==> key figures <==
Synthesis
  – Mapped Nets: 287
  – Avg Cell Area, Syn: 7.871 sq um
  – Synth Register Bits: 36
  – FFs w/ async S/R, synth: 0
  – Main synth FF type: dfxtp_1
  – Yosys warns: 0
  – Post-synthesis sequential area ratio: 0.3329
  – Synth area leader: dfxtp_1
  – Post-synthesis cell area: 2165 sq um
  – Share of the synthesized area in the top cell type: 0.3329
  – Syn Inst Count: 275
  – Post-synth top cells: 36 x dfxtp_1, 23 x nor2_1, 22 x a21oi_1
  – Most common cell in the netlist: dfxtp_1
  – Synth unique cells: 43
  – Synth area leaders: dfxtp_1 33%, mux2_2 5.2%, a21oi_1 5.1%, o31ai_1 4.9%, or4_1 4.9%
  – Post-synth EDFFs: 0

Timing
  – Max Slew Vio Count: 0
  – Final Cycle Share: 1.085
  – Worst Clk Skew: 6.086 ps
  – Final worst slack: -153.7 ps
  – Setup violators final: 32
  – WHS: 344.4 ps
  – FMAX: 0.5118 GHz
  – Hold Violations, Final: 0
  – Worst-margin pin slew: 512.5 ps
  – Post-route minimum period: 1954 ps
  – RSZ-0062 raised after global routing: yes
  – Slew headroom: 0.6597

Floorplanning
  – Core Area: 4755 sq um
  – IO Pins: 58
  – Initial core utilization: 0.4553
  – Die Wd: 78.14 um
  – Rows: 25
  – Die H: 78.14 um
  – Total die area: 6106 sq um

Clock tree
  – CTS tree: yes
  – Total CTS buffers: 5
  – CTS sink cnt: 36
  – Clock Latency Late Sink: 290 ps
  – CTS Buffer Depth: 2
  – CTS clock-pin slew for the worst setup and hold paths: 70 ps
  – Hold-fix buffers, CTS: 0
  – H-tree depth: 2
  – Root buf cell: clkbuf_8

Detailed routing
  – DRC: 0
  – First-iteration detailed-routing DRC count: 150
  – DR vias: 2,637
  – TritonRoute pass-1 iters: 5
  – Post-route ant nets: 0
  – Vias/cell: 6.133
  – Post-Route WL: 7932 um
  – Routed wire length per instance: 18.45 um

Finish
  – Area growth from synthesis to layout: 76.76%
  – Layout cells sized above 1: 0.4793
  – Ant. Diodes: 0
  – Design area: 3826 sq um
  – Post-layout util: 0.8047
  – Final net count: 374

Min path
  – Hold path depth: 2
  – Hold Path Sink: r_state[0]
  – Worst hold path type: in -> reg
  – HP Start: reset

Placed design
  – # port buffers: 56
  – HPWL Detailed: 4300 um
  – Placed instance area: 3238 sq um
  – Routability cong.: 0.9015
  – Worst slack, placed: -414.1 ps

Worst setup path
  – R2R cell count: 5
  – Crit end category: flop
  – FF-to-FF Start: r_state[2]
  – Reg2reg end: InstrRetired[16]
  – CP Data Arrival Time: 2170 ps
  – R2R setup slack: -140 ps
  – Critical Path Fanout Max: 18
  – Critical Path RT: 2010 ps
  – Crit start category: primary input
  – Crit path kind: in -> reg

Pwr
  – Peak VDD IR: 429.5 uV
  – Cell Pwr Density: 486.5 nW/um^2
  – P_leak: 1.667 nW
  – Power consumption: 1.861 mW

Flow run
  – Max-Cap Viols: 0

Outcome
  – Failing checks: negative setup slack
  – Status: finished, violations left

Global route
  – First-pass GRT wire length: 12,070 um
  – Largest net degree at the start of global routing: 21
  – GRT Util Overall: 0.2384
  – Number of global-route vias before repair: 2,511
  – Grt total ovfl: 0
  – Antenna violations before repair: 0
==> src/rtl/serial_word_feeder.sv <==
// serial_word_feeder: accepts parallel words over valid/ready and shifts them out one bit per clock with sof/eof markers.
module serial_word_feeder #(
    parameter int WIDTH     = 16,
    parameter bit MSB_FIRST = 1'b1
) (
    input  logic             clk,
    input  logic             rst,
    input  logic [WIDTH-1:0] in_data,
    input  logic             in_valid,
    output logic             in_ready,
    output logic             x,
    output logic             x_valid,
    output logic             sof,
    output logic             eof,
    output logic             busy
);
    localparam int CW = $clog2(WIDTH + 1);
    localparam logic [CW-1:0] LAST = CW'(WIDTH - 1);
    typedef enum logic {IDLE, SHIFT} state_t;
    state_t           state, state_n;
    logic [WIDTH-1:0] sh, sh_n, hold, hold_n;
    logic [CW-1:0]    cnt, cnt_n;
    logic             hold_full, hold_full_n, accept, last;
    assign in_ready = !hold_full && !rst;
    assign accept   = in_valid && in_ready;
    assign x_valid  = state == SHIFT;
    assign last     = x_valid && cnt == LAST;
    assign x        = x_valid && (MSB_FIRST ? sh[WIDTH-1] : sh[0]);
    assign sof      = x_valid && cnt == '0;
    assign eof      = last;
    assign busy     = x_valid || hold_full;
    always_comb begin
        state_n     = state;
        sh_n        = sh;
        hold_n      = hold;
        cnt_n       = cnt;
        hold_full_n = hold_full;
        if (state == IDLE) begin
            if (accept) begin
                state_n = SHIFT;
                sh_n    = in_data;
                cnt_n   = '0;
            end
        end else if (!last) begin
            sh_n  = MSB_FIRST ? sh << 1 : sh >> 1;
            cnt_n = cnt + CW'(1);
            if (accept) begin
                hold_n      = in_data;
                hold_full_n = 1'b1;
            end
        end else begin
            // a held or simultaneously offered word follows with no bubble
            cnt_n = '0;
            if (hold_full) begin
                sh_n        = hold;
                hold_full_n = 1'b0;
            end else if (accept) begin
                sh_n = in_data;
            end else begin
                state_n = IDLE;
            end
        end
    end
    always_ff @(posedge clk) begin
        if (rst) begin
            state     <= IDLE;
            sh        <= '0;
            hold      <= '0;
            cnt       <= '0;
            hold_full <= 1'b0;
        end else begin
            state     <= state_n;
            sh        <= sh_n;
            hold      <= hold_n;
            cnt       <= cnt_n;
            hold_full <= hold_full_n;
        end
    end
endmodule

● **ASSIGNMENT**
Please copy only these lines, exactly: the first line of the records through the line containing "FMAX: 0.5118 GHz", ends included.

● **SOLVED PROBLEM**
==> key figures <==
Synthesis
  – Mapped Nets: 287
  – Avg Cell Area, Syn: 7.871 sq um
  – Synth Register Bits: 36
  – FFs w/ async S/R, synth: 0
  – Main synth FF type: dfxtp_1
  – Yosys warns: 0
  – Post-synthesis sequential area ratio: 0.3329
  – Synth area leader: dfxtp_1
  – Post-synthesis cell area: 2165 sq um
  – Share of the synthesized area in the top cell type: 0.3329
  – Syn Inst Count: 275
  – Post-synth top cells: 36 x dfxtp_1, 23 x nor2_1, 22 x a21oi_1
  – Most common cell in the netlist: dfxtp_1
  – Synth unique cells: 43
  – Synth area leaders: dfxtp_1 33%, mux2_2 5.2%, a21oi_1 5.1%, o31ai_1 4.9%, or4_1 4.9%
  – Post-synth EDFFs: 0

Timing
  – Max Slew Vio Count: 0
  – Final Cycle Share: 1.085
  – Worst Clk Skew: 6.086 ps
  – Final worst slack: -153.7 ps
  – Setup violators final: 32
  – WHS: 344.4 ps
  – FMAX: 0.5118 GHz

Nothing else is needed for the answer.